== RECORDS PROVIDED
This design comes from an exercise in tuning for small area on the open sky130 flow, not from production work. The RTL was checked by simulation tests, not by an equivalence proof against the original design. Power and IR drop assume default switching activity.

==> flow/design.v <==
module asr_oai221 (input logic a1, a2, b1, b2, c1, output logic y);
  assign y = ~((a1 | a2) & (b1 | b2) & c1);
endmodule
module asr_nand3 (input logic a, b, c, output logic y);
  assign y = ~(a & b & c);
endmodule
module asr_inv (input logic a, output logic y);
  assign y = ~a;
endmodule
module asr_nor2 (input logic a, b, output logic y);
  assign y = ~(a | b);
endmodule
module asr_nor3 (input logic a, b, c, output logic y);
  assign y = ~(a | b | c);
endmodule
module asr_aoi22 (input logic a1, a2, b1, b2, output logic y);
  assign y = ~((a1 & a2) | (b1 & b2));
endmodule
module asr_oai22 (input logic a1, a2, b1, b2, output logic y);
  assign y = ~((a1 | a2) & (b1 | b2));
endmodule
module asr_nand2 (input logic a, b, output logic y);
  assign y = ~(a & b);
endmodule
module asr_ao22 (input logic a1, a2, b1, b2, output logic y);
  assign y = (a1 & a2) | (b1 & b2);
endmodule
module asr_rcomb (input logic [7:0] p, input logic hold, r, output logic y);
  assign y = (|p) | (hold & r);
endmodule
module alt_sync_ram #(
  parameter int WIDTH         = 64,
  parameter int WIDTHAD       = 4,
  parameter int NUMWORDS      = 1 << WIDTHAD,
  parameter int WIDTH_BYTEENA = 8,
  parameter int OUTDATA_REG   = 1
) (
  input  logic                     clock0,
  input  logic                     aclr0,
  input  logic                     clocken0,
  input  logic                     wren_a,
  input  logic                     wren_b,
  input  logic                     rden_a,
  input  logic                     rden_b,
  input  logic [WIDTHAD-1:0]       address_a,
  input  logic [WIDTHAD-1:0]       address_b,
  input  logic [WIDTH-1:0]         data_a,
  input  logic [WIDTH-1:0]         data_b,
  input  logic [WIDTH_BYTEENA-1:0] byteena_a,
  input  logic [WIDTH_BYTEENA-1:0] byteena_b,
  input  logic                     addressstall_a,
  input  logic                     addressstall_b,
  output logic [WIDTH-1:0]         q_a,
  output logic [WIDTH-1:0]         q_b
);
  localparam int LANE  = WIDTH / WIDTH_BYTEENA;
  localparam int PAIRS = NUMWORDS / 2;
  logic [NUMWORDS-1:0][WIDTH-1:0] mem_n;
  logic [NUMWORDS-1:0][WIDTH-1:0] keep_n;
  logic [NUMWORDS-1:0][WIDTH-1:0] mem_n_nxt;
  genvar gw;
  logic [WIDTHAD-1:0] addr_reg_a, addr_reg_b;
  logic [WIDTHAD-1:0] raddr_a, raddr_b;
  logic [WIDTH-1:0]   rdata_a, rdata_b;
  logic [WIDTH-1:0]   rdata_a_nxt, rdata_b_nxt;
  logic [WIDTH-1:0]   q_a_nxt, q_b_nxt;
  localparam int WSL = 2;
  localparam int RSL = 4;
  logic [WSL-1:0][NUMWORDS-1:0] wdec_a, wdec_b;
  logic [WIDTH_BYTEENA-1:0] wbe_a, wbe_b;
  logic [NUMWORDS-1:0][WIDTH_BYTEENA-1:0] sel_a_n, sel_b_n, hold;
  logic [RSL-1:0][NUMWORDS-1:0] rsel_a_n, rsel_b_n;
  logic ren_a_n, ren_b_n;
  logic cken_n;
  logic rclr_a, rclr_b;
  logic qld_a, qld_b;
  assign raddr_a = addressstall_a ? addr_reg_a : address_a;
  assign raddr_b = addressstall_b ? addr_reg_b : address_b;
  assign ren_a_n = ~(clocken0 & rden_a);
  assign ren_b_n = ~(clocken0 & rden_b);
  assign cken_n  = ~clocken0;
  assign qld_a   = clocken0 & ~rclr_a;
  assign qld_b   = clocken0 & ~rclr_b;
  always_comb
    for (int i = 0; i < WIDTH_BYTEENA; i++) begin
      wbe_a[i] = clocken0 & wren_a & byteena_a[i];
      wbe_b[i] = clocken0 & wren_b & byteena_b[i];
    end
  logic [3:0][WIDTHAD-1:0] dec_in, dec_in_n;
  assign dec_in = {raddr_b, raddr_a, address_b, address_a};
  logic [1:0][3:0] wlo_n, whi_n, rlo, rhi;
  logic [1:0] ren;
  assign ren = {~ren_b_n, ~ren_a_n};
  genvar gp, gj, gx;
  generate
    for (gx = 0; gx < 4; gx++) begin : g_ainv
      for (gj = 0; gj < WIDTHAD; gj++) begin : g_bit
        asr_inv u_inv (.a(dec_in[gx][gj]), .y(dec_in_n[gx][gj]));
      end
    end
    for (gp = 0; gp < 2; gp++) begin : g_pdec
      for (gj = 0; gj < 4; gj++) begin : g_q
        asr_nand2 u_wlo (
          .a(gj[0] ? dec_in[gp][0] : dec_in_n[gp][0]),
          .b(gj[1] ? dec_in[gp][1] : dec_in_n[gp][1]), .y(wlo_n[gp][gj])
        );
        asr_nand2 u_whi (
          .a(gj[0] ? dec_in[gp][2] : dec_in_n[gp][2]),
          .b(gj[1] ? dec_in[gp][3] : dec_in_n[gp][3]), .y(whi_n[gp][gj])
        );
        asr_nor2 u_rlo (
          .a(gj[0] ? dec_in_n[gp+2][0] : dec_in[gp+2][0]),
          .b(gj[1] ? dec_in_n[gp+2][1] : dec_in[gp+2][1]), .y(rlo[gp][gj])
        );
        asr_nor3 u_rhi (
          .a(gj[0] ? dec_in_n[gp+2][2] : dec_in[gp+2][2]),
          .b(gj[1] ? dec_in_n[gp+2][3] : dec_in[gp+2][3]),
          .c(~ren[gp]), .y(rhi[gp][gj])
        );
      end
    end
    for (gw = 0; gw < NUMWORDS; gw++) begin : g_dec
      for (gx = 0; gx < WSL; gx++) begin : g_ws
        asr_nor2  u_wdec_a (.a(wlo_n[0][gw % 4]), .b(whi_n[0][gw / 4]), .y(wdec_a[gx][gw]));
        asr_nor2  u_wdec_b (.a(wlo_n[1][gw % 4]), .b(whi_n[1][gw / 4]), .y(wdec_b[gx][gw]));
      end
      for (gx = 0; gx < RSL; gx++) begin : g_rs
        asr_nand2 u_rsel_a (.a(rlo[0][gw % 4]), .b(rhi[0][gw / 4]), .y(rsel_a_n[gx][gw]));
        asr_nand2 u_rsel_b (.a(rlo[1][gw % 4]), .b(rhi[1][gw / 4]), .y(rsel_b_n[gx][gw]));
      end
    end
  endgenerate
  genvar gi, gb, gk;
  generate
    for (gw = 0; gw < NUMWORDS; gw++) begin : g_word
      for (gi = 0; gi < WIDTH_BYTEENA; gi++) begin : g_lane
        asr_nand2 u_sa (.a(wdec_a[gi*WSL/WIDTH_BYTEENA][gw]), .b(wbe_a[gi]), .y(sel_a_n[gw][gi]));
        asr_nand3 u_sb (.a(wdec_b[gi*WSL/WIDTH_BYTEENA][gw]), .b(wbe_b[gi]), .c(sel_a_n[gw][gi]), .y(sel_b_n[gw][gi]));
        asr_aoi22 u_h (
          .a1(wdec_a[gi*WSL/WIDTH_BYTEENA][gw]), .a2(wbe_a[gi]),
          .b1(wdec_b[gi*WSL/WIDTH_BYTEENA][gw]), .b2(wbe_b[gi]), .y(hold[gw][gi])
        );
      end
      for (gb = 0; gb < WIDTH; gb++) begin : g_bit
        asr_nand2 u_keep (.a(hold[gw][gb/LANE]), .b(mem_n[gw][gb]), .y(keep_n[gw][gb]));
        asr_oai221 u_next (
          .a1(sel_a_n[gw][gb/LANE]), .a2(data_a[gb]),
          .b1(sel_b_n[gw][gb/LANE]), .b2(data_b[gb]),
          .c1(keep_n[gw][gb]),
          .y(mem_n_nxt[gw][gb])
        );
      end
    end
    for (gb = 0; gb < WIDTH; gb++) begin : g_rd
      logic [PAIRS-1:0] pa, pb;
      for (gk = 0; gk < PAIRS; gk++) begin : g_pair
        asr_oai22 u_pa (
          .a1(rsel_a_n[gb*RSL/WIDTH][2*gk]),   .a2(mem_n[2*gk][gb]),
          .b1(rsel_a_n[gb*RSL/WIDTH][2*gk+1]), .b2(mem_n[2*gk+1][gb]), .y(pa[gk])
        );
        asr_oai22 u_pb (
          .a1(rsel_b_n[gb*RSL/WIDTH][2*gk]),   .a2(mem_n[2*gk][gb]),
          .b1(rsel_b_n[gb*RSL/WIDTH][2*gk+1]), .b2(mem_n[2*gk+1][gb]), .y(pb[gk])
        );
      end
      asr_rcomb u_ra (.p(pa), .hold(ren_a_n), .r(rdata_a[gb]), .y(rdata_a_nxt[gb]));
      asr_rcomb u_rb (.p(pb), .hold(ren_b_n), .r(rdata_b[gb]), .y(rdata_b_nxt[gb]));
      asr_ao22  u_qa (.a1(qld_a), .a2(rdata_a[gb]), .b1(cken_n), .b2(q_a[gb]), .y(q_a_nxt[gb]));
      asr_ao22  u_qb (.a1(qld_b), .a2(rdata_b[gb]), .b1(cken_n), .b2(q_b[gb]), .y(q_b_nxt[gb]));
    end
  endgenerate
  always_ff @(posedge clock0) begin
    mem_n <= mem_n_nxt;
  end
  always_ff @(posedge clock0) begin
    if (clocken0) begin
      addr_reg_a <= raddr_a;
      addr_reg_b <= raddr_b;
    end
  end
  always_ff @(posedge clock0) begin
    rdata_a <= rdata_a_nxt;
    rdata_b <= rdata_b_nxt;
  end
  always_ff @(posedge clock0 or posedge aclr0) begin
    if (aclr0) begin
      rclr_a <= 1'b1;
      rclr_b <= 1'b1;
    end else begin
      if (~ren_a_n) rclr_a <= 1'b0;
      if (~ren_b_n) rclr_b <= 1'b0;
    end
  end
  generate
    if (OUTDATA_REG != 0) begin : g_outreg
      always_ff @(posedge clock0 or posedge aclr0) begin
        if (aclr0) begin
          q_a <= '0;
          q_b <= '0;
        end else begin
          q_a <= q_a_nxt;
          q_b <= q_b_nxt;
        end
      end
    end else begin : g_outcomb
      assign q_a = rdata_a;
      assign q_b = rdata_b;
    end
  endgenerate
endmodule
Settings: LEC_CHECK=0, CAP_MARGIN=10, CORE_MARGIN=2, CORE_UTILIZATION=40, GPL_TIMING_DRIVEN=0, PLACE_DENSITY=0.7, SETUP_SLACK_MARGIN=0.35, SLEW_MARGIN=10, SYNTH_HIERARCHICAL=1; clock period 4.0 ns.
standard.sh (not shown) runs the stock make flow with config.mk's settings and CLKGATE_MAP_FILE= SYNTH_SCRIPT=/design/flow/synth_recipe.tcl, a recipe that flattens the netlist after the stock synthesis.
==> flow/flow/run.sh <==
#!/bin/bash
# Layout flow: the standard flow (standard.sh) with these changes.
#  1. After the standard synthesis, the o221ai, nor3 and a22oi cells that ABC sized up inside the one-gate
#     modules go back to drive strength 1; later repair steps size them up again where timing
#     or slew needs it. Registers are not touched.
#  2. Ports are buffered with the smallest buffer instead of a delay cell.
#  3. Clock tree: clkbuf_8 buffers, larger sink clusters, no dummy loads.
# Each make run writes its full output to a log file here; ORFS keeps its per-step logs under
# orfs/logs.
set -euo pipefail
R=orfs/results/${FLOW_PLATFORM:-sky130hd}/alt_sync_ram/base

bash standard.sh synth > run_synth.log 2>&1

sed -i -E 's/\bsky130_fd_sc_hd__(o221ai|nor3|a22oi)_2\b/sky130_fd_sc_hd__\1_1/g' "$R/1_2_yosys.v"
grep -c "sky130_fd_sc_hd__o221ai_1 " "$R/1_2_yosys.v" > run_resize.log || true

CTS="-sink_clustering_enable -repair_clock_nets -dont_use_dummy_load"
CTS="$CTS -buf_list {sky130_fd_sc_hd__clkbuf_8} -sink_clustering_size 16 -sink_clustering_max_diameter 100"
bash standard.sh "BUFFER_PORTS_ARGS=-buffer_cell sky130_fd_sc_hd__buf_1" "CTS_ARGS=$CTS" \
  finish > run_layout.log 2>&1
Next try:
- CAP_MARGIN: 10 -> 5
- SETUP_SLACK_MARGIN: 0.35 -> 0.25
- SLEW_MARGIN: 10 -> 5
The changed run finished but fails on capacitance limit, slew limit.
Setup slack gets worse by 0.048 ns.
Via count stays flat.
Power hardly moves.
Sequential share of layout area climbs by 0.15 points.
Maximum frequency drops by 1.3%.
Register-to-register slack gets worse by 0.03 ns.
Routed wire length climbs by 0.33%.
====
**REQUIRED ACTION**
What is wanted is a copy of every line in the listing that includes the word "logs".

**REPLY**
# Each make run writes its full output to a log file here; ORFS keeps its per-step logs under
# orfs/logs.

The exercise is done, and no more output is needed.